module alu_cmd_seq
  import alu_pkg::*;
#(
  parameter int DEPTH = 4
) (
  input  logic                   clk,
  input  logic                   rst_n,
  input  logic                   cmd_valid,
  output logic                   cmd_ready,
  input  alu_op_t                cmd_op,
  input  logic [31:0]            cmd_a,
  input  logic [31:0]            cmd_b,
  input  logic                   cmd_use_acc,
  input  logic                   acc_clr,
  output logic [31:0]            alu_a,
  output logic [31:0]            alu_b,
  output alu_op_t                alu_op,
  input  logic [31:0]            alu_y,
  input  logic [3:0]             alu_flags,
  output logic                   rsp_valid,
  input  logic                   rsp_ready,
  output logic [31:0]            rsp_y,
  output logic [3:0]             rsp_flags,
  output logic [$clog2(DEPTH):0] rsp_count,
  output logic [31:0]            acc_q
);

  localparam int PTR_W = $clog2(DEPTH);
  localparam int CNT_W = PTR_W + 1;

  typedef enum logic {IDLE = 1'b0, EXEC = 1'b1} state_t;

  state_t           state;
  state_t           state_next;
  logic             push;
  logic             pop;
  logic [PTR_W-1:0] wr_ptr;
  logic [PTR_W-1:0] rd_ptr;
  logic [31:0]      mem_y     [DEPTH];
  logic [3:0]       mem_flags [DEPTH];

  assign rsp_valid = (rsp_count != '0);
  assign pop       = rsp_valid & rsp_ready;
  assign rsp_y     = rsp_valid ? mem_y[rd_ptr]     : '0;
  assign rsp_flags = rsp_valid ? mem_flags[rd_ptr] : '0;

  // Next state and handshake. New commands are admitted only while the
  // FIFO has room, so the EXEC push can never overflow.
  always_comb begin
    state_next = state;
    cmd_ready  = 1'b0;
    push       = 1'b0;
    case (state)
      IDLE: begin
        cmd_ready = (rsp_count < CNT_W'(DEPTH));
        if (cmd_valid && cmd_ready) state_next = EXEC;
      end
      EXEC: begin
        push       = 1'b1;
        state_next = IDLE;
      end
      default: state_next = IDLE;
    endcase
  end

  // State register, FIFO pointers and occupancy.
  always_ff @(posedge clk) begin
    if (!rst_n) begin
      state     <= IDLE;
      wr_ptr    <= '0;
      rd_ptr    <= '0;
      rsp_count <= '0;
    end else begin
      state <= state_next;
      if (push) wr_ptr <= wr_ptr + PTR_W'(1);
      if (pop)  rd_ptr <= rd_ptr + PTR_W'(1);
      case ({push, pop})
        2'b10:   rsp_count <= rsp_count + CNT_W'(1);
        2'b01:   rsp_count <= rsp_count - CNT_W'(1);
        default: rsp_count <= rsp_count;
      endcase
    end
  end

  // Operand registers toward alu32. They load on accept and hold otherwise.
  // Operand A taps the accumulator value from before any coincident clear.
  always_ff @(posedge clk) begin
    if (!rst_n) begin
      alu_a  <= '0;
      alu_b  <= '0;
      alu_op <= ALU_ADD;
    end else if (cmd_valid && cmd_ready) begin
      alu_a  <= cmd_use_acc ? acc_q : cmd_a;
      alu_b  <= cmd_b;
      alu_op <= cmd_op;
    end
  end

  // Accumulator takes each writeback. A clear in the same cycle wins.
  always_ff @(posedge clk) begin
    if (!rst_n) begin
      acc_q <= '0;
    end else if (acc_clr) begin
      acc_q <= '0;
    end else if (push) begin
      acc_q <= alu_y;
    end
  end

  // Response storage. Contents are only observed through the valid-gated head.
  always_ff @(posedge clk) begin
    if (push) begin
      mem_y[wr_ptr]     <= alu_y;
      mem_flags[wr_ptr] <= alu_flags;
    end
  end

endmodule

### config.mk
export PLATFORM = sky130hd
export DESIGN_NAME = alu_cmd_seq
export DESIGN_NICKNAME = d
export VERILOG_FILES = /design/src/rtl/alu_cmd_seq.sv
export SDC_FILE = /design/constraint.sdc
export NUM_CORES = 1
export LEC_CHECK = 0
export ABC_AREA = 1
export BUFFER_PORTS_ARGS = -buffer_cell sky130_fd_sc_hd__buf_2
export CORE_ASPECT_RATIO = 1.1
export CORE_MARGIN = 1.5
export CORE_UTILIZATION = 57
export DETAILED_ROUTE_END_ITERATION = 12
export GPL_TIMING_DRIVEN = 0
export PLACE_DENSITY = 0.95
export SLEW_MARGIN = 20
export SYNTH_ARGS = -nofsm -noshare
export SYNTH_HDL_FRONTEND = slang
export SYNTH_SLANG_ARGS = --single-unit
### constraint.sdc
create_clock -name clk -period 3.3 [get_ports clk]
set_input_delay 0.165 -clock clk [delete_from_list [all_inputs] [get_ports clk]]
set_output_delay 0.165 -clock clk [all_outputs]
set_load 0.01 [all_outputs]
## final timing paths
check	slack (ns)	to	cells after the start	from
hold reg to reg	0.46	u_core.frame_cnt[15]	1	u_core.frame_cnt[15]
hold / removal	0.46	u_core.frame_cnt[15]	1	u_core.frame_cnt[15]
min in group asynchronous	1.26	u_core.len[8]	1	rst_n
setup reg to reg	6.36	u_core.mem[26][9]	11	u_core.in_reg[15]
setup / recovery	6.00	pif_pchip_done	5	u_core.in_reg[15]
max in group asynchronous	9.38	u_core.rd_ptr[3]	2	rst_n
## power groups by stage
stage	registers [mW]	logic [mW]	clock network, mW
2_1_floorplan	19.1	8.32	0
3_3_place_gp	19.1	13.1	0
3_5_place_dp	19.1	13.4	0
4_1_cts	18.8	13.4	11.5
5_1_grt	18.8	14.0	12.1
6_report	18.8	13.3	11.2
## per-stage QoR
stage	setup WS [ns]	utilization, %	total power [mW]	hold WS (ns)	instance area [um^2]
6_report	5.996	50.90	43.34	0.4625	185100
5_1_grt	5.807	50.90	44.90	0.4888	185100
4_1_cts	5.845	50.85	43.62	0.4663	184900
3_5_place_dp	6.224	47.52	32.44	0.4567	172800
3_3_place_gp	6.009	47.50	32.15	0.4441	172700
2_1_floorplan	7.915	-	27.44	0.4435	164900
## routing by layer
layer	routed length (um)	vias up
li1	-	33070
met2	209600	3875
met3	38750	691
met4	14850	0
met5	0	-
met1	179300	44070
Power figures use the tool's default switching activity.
- - - - - - -
# What to work on
Please output, exactly, the lines of the listing from the one containing "## final timing paths" through the last, inclusive, and no other lines.

# Task solution
## final timing paths
check	slack (ns)	to	cells after the start	from
hold reg to reg	0.46	u_core.frame_cnt[15]	1	u_core.frame_cnt[15]
hold / removal	0.46	u_core.frame_cnt[15]	1	u_core.frame_cnt[15]
min in group asynchronous	1.26	u_core.len[8]	1	rst_n
setup reg to reg	6.36	u_core.mem[26][9]	11	u_core.in_reg[15]
setup / recovery	6.00	pif_pchip_done	5	u_core.in_reg[15]
max in group asynchronous	9.38	u_core.rd_ptr[3]	2	rst_n
## power groups by stage
stage	registers [mW]	logic [mW]	clock network, mW
2_1_floorplan	19.1	8.32	0
3_3_place_gp	19.1	13.1	0
3_5_place_dp	19.1	13.4	0
4_1_cts	18.8	13.4	11.5
5_1_grt	18.8	14.0	12.1
6_report	18.8	13.3	11.2
## per-stage QoR
stage	setup WS [ns]	utilization, %	total power [mW]	hold WS (ns)	instance area [um^2]
6_report	5.996	50.90	43.34	0.4625	185100
5_1_grt	5.807	50.90	44.90	0.4888	185100
4_1_cts	5.845	50.85	43.62	0.4663	184900
3_5_place_dp	6.224	47.52	32.44	0.4567	172800
3_3_place_gp	6.009	47.50	32.15	0.4441	172700
2_1_floorplan	7.915	-	27.44	0.4435	164900
## routing by layer
layer	routed length (um)	vias up
li1	-	33070
met2	209600	3875
met3	38750	691
met4	14850	0
met5	0	-
met1	179300	44070
Power figures use the tool's default switching activity.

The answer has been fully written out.